**What you need to do**
When a line of the listing below has the string "inverters" in it, copy that line.
<<<<
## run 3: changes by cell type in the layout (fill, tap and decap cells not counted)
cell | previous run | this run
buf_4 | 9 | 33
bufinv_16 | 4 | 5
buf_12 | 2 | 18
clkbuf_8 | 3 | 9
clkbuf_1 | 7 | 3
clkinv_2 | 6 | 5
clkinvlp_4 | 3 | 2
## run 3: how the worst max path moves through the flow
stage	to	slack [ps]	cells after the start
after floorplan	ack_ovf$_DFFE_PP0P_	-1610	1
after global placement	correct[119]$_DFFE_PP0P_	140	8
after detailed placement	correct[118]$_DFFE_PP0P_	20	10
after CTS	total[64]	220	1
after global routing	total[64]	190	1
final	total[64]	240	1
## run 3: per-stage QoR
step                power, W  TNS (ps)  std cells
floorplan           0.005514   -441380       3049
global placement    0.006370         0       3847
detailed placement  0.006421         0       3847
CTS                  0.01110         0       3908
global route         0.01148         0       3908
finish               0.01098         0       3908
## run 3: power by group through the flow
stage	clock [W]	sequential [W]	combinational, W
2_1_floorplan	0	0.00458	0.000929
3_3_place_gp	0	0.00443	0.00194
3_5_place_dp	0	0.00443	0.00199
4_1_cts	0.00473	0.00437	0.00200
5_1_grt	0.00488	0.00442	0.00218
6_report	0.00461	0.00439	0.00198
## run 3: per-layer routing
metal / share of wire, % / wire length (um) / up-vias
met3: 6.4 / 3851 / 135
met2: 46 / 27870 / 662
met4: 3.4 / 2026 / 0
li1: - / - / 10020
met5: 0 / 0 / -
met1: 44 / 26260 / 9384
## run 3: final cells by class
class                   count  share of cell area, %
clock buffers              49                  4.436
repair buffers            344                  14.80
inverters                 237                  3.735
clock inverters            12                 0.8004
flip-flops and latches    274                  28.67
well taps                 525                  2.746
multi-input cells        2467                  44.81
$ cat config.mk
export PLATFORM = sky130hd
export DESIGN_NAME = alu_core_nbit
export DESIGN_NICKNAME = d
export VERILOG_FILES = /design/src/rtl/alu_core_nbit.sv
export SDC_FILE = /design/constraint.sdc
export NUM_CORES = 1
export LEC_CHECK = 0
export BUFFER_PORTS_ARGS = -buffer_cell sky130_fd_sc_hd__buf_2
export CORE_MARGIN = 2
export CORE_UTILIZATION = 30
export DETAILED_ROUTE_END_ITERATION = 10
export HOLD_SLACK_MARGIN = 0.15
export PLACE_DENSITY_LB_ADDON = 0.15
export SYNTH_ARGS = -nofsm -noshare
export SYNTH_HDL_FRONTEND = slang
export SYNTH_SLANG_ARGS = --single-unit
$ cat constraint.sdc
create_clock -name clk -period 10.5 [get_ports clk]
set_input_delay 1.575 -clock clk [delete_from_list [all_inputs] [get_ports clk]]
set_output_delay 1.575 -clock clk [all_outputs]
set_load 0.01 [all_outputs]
>>>>
<<<<
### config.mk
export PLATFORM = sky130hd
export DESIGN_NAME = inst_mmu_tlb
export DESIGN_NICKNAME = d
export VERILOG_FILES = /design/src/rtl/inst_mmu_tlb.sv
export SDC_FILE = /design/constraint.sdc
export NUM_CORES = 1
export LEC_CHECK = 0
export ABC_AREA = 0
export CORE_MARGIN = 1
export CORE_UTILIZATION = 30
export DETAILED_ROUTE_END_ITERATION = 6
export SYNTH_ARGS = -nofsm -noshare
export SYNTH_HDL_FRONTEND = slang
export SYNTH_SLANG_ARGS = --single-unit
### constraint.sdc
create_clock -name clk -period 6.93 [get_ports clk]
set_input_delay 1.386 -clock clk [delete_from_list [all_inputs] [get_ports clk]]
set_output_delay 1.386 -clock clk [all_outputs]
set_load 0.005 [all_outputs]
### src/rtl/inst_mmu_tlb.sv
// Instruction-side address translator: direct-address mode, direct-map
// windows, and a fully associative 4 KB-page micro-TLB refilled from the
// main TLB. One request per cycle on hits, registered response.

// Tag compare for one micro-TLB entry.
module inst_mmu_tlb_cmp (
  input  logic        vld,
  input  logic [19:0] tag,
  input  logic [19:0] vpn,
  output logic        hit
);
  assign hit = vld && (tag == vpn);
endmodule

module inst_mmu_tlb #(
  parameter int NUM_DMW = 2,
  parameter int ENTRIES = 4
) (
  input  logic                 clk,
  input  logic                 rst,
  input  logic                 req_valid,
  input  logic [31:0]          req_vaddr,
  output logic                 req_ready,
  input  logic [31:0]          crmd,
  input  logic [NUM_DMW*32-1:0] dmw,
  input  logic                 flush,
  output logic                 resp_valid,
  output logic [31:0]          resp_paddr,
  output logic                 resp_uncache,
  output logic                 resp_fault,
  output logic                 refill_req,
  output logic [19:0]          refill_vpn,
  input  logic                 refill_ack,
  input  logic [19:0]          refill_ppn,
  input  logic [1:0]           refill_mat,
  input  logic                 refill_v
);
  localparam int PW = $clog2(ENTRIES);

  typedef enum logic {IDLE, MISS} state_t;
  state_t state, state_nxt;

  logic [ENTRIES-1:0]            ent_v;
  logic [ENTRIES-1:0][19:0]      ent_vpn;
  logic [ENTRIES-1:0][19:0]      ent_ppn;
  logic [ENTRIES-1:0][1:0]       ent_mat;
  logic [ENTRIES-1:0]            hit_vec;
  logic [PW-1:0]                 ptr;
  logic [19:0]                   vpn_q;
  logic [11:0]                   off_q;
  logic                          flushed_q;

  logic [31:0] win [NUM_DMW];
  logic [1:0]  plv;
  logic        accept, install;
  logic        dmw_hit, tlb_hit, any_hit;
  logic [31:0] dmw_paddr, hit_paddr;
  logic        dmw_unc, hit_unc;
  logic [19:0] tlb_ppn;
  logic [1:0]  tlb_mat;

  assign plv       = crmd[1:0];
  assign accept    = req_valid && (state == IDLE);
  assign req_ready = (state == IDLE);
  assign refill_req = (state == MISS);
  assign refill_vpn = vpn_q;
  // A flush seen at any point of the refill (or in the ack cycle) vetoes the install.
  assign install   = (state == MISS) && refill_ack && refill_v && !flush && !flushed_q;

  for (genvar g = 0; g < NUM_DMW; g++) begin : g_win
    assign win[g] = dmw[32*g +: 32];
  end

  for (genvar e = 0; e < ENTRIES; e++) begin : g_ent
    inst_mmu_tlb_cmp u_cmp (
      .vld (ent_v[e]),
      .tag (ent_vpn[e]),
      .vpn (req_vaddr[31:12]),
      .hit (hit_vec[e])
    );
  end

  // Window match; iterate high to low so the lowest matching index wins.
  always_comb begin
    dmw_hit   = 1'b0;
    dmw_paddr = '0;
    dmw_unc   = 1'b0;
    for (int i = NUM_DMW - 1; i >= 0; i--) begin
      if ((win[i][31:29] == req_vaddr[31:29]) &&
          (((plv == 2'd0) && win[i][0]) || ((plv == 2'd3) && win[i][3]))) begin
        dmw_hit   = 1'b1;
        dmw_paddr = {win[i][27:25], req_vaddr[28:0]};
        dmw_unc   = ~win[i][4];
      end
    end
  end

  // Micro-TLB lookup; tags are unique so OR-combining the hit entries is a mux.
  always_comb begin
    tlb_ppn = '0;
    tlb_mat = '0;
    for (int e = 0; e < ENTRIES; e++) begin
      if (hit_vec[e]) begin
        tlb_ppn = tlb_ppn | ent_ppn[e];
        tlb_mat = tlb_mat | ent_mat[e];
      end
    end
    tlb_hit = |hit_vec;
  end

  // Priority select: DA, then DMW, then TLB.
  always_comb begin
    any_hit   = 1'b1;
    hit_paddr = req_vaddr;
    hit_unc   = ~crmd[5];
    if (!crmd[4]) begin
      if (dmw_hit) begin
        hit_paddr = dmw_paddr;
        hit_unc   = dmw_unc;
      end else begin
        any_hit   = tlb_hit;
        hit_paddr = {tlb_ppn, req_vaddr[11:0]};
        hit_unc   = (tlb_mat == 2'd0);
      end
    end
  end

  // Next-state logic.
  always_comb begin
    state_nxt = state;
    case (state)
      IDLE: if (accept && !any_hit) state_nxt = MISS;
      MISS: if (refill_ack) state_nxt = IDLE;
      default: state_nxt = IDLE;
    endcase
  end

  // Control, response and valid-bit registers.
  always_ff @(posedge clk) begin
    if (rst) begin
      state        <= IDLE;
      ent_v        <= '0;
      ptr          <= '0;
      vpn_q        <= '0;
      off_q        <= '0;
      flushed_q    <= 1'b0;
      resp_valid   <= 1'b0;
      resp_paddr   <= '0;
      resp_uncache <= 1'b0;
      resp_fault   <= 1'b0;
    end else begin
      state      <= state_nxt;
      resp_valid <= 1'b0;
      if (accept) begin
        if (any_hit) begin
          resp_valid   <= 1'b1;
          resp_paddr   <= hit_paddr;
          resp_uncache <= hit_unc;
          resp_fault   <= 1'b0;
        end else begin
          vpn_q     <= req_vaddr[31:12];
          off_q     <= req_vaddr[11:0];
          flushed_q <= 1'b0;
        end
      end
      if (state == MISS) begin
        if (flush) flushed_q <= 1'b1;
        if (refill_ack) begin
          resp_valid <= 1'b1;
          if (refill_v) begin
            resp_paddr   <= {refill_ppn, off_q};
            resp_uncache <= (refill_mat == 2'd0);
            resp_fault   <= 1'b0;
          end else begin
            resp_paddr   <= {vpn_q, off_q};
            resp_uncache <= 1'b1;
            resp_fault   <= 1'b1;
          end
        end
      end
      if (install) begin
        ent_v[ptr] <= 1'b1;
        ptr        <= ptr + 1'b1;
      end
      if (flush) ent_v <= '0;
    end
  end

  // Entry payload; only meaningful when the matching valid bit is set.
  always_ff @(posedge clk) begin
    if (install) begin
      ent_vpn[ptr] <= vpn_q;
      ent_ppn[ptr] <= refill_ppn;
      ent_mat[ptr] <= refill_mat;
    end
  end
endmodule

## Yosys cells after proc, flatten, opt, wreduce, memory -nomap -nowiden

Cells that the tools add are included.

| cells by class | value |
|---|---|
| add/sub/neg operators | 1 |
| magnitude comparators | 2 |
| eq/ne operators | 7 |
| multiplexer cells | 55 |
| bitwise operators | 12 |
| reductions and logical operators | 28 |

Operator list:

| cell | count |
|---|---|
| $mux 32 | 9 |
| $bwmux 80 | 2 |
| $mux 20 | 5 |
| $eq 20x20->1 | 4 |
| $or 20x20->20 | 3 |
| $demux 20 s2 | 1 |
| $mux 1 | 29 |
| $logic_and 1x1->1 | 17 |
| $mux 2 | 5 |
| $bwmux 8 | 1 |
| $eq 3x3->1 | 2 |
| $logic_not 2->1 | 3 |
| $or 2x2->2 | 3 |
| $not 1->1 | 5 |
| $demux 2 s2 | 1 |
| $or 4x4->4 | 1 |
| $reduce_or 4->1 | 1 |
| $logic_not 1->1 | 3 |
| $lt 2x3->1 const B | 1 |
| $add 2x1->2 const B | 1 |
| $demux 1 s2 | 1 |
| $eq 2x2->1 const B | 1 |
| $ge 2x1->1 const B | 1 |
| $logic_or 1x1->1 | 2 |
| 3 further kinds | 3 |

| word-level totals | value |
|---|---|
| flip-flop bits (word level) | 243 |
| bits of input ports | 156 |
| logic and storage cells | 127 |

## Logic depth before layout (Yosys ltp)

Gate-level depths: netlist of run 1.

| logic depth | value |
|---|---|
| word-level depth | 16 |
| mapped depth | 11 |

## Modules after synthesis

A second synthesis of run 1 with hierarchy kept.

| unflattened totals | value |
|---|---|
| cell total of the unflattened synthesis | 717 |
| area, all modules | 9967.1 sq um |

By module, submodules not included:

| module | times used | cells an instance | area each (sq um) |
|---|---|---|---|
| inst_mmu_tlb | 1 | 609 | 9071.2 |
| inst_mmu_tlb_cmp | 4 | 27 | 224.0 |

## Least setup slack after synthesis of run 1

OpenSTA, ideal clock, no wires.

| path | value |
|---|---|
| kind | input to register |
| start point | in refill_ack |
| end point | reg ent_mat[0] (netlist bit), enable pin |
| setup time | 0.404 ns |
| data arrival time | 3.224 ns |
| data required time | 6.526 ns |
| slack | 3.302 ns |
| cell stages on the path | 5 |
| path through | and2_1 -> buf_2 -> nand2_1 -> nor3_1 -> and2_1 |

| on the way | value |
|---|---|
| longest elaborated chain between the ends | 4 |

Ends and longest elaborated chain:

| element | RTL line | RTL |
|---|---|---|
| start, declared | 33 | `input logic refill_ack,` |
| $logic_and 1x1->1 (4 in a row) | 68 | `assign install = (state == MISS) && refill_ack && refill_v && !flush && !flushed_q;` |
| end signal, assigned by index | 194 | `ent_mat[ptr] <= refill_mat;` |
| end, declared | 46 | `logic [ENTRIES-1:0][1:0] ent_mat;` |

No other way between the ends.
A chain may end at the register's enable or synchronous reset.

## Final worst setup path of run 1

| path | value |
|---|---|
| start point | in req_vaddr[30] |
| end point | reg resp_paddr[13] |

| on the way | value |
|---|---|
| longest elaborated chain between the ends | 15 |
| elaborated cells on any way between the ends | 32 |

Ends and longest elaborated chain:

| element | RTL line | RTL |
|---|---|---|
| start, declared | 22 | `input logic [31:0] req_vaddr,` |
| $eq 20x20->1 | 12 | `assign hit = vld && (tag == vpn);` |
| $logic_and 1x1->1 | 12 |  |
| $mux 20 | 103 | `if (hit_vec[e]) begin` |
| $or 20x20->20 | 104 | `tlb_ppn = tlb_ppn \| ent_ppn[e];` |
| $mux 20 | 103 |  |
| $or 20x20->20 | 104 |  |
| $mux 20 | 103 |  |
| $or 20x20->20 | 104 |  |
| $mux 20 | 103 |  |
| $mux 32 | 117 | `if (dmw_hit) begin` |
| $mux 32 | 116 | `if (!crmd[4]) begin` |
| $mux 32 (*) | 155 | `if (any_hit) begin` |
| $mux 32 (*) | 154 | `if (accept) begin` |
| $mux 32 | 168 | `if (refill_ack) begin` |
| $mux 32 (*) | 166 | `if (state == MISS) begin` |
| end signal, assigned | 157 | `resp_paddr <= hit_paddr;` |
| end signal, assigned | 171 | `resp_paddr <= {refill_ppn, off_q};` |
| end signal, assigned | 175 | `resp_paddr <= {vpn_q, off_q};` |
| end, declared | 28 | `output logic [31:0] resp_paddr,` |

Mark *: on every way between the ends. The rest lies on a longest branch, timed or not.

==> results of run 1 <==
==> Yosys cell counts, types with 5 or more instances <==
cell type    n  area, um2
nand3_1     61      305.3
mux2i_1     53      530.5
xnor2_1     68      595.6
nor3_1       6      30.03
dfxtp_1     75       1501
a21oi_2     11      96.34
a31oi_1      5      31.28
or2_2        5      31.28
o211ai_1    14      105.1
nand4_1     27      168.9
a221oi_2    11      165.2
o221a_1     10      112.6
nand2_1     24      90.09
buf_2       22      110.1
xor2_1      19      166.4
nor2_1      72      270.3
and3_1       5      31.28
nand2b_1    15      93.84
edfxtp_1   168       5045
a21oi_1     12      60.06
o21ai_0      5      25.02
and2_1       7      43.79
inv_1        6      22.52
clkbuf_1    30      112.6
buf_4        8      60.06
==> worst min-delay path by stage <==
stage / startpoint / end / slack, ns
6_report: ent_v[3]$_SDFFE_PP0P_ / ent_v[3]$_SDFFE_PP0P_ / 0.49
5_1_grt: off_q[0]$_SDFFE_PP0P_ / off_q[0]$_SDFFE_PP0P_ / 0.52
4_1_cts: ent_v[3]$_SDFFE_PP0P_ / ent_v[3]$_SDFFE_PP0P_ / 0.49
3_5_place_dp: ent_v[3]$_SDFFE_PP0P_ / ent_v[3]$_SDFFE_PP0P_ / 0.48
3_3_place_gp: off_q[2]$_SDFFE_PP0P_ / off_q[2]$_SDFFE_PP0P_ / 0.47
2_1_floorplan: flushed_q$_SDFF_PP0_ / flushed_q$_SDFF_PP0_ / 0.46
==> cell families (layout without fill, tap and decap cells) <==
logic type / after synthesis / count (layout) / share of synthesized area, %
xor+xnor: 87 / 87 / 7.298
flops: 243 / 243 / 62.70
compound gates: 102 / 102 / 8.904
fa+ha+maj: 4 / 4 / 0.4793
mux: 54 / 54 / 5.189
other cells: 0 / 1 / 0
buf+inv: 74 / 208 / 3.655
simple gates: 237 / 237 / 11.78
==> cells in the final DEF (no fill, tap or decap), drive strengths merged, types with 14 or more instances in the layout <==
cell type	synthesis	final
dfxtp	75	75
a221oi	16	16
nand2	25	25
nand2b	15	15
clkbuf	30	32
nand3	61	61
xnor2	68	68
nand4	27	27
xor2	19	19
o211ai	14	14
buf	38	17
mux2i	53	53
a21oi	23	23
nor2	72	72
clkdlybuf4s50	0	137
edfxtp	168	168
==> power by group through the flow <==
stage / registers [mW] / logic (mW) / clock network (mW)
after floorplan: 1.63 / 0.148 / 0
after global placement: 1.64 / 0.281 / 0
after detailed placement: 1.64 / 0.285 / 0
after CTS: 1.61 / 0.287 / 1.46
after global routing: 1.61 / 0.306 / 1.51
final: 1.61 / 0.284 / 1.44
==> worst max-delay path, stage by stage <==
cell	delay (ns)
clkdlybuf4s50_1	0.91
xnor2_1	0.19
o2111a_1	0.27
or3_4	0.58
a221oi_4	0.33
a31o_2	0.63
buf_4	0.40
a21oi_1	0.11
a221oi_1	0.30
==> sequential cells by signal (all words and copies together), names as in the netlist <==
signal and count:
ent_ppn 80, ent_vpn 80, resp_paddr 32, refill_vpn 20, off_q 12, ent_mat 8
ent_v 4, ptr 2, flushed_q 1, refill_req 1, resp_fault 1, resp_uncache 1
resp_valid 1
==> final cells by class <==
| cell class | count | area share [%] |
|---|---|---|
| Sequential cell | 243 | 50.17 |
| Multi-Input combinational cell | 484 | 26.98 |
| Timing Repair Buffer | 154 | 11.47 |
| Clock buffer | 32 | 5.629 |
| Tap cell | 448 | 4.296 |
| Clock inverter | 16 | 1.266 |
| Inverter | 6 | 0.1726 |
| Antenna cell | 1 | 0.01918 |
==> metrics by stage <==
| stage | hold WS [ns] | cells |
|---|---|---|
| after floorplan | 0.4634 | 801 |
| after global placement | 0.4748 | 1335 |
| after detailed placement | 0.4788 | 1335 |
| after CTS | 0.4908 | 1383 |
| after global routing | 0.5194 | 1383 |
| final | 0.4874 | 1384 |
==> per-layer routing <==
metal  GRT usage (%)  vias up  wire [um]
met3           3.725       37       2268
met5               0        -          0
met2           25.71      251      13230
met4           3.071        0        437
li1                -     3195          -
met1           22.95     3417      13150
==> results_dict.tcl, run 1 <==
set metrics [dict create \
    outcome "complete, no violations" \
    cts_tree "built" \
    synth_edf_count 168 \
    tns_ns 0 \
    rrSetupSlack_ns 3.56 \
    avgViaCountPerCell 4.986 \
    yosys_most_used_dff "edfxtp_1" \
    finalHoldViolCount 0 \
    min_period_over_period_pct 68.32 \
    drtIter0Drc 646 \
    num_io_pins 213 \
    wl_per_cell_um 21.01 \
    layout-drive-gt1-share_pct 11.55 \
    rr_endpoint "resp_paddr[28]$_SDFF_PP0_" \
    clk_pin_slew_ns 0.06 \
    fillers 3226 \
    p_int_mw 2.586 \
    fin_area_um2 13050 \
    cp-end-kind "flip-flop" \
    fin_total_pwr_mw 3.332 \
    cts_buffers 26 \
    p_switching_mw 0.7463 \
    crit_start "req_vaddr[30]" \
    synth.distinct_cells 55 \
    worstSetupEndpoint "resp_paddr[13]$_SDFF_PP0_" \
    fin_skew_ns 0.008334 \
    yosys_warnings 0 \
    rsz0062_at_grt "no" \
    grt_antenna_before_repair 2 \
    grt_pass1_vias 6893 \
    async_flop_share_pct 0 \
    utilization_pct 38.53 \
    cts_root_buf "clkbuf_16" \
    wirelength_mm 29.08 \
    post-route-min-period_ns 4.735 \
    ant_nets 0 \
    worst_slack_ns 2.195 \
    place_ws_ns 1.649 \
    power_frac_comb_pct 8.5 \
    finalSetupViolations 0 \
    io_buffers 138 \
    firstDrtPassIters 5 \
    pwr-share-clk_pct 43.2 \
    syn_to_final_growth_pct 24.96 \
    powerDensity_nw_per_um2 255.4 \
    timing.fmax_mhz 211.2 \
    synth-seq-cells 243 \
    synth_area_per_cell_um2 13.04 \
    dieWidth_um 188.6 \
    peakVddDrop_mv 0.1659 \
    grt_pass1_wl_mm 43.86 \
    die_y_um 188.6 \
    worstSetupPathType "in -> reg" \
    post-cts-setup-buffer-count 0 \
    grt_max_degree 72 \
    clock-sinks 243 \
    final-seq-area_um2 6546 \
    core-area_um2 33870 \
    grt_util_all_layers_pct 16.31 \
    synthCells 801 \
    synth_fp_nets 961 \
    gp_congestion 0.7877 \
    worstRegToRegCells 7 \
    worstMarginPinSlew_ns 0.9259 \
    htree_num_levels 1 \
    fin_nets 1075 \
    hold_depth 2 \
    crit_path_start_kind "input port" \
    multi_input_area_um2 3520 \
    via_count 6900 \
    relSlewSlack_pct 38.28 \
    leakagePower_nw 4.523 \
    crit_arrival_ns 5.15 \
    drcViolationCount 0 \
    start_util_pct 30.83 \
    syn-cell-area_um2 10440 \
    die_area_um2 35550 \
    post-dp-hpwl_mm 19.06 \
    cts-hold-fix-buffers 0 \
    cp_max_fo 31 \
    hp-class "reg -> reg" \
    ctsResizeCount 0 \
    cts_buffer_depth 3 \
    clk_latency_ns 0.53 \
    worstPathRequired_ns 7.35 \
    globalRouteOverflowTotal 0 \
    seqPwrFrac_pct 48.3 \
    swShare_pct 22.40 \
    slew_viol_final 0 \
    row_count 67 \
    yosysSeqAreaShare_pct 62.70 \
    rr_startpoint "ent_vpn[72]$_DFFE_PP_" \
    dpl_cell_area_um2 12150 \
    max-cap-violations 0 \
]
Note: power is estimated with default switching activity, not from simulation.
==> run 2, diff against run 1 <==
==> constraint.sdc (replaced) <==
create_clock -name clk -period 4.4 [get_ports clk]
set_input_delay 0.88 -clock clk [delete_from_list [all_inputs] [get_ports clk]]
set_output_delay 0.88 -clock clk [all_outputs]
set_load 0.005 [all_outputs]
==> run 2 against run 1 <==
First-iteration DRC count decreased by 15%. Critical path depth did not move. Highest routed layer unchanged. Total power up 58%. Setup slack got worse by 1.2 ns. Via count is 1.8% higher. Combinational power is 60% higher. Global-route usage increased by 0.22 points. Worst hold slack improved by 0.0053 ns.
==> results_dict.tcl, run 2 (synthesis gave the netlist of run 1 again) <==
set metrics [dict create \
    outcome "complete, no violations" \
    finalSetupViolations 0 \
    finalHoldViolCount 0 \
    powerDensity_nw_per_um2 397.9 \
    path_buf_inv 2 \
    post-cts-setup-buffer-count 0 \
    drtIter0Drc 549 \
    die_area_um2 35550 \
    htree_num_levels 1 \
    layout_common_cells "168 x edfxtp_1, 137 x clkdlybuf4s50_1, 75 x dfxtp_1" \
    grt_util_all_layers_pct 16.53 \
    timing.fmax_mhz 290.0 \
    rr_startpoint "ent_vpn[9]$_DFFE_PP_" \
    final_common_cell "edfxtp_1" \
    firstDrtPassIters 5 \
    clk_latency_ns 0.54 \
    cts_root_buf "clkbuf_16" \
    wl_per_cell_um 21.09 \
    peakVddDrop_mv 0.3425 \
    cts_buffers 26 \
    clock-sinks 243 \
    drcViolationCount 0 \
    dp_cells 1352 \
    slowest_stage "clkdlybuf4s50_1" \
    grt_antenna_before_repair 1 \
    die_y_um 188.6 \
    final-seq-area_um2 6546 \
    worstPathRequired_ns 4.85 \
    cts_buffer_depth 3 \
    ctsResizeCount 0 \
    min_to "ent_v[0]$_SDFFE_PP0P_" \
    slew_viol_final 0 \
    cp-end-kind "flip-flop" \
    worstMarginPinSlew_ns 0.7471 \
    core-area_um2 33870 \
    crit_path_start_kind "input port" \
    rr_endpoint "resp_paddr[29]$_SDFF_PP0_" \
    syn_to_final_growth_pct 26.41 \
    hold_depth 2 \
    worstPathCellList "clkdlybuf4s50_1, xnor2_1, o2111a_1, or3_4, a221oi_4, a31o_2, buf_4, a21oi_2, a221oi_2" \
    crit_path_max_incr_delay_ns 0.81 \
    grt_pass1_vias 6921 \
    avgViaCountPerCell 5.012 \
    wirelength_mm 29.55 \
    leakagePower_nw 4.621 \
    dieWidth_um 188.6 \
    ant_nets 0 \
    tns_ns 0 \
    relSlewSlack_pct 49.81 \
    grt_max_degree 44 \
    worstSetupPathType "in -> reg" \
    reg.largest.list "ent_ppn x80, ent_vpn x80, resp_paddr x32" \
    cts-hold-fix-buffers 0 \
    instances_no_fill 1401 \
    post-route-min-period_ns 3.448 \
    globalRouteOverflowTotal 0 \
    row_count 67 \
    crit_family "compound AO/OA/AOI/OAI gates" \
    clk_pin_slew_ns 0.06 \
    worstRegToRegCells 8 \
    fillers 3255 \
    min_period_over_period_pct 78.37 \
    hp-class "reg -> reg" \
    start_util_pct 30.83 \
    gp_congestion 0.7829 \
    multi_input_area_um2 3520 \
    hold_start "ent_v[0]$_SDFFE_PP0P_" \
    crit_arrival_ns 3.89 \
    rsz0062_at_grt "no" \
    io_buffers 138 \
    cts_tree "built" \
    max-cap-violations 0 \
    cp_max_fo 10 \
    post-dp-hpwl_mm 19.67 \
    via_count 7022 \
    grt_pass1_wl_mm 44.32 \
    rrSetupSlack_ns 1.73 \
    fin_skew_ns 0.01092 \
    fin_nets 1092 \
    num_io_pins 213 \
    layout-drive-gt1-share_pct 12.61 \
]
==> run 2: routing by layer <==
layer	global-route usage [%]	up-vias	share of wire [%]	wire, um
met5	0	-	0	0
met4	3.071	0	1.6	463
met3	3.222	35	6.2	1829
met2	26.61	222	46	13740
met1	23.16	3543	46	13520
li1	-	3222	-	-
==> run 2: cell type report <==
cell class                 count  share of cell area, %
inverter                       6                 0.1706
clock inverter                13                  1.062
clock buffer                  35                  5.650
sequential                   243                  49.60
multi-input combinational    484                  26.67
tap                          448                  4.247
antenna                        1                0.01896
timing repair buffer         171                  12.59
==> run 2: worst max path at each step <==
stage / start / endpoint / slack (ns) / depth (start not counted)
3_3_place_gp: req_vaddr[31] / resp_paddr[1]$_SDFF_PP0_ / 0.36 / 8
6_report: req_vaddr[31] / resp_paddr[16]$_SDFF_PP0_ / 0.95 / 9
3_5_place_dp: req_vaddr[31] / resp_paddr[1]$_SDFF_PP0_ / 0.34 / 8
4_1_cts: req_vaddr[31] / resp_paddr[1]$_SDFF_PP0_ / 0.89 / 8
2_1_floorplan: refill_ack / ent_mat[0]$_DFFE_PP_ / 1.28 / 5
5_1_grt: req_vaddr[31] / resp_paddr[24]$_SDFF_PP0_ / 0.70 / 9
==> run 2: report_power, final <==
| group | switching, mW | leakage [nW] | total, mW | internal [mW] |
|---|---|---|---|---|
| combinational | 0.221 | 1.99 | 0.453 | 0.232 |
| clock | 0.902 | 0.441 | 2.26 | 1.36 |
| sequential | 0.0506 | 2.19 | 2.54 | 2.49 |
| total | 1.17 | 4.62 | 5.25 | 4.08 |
>>>>
**Solution to the problem**
inverters                 237                  3.735
clock inverters            12                 0.8004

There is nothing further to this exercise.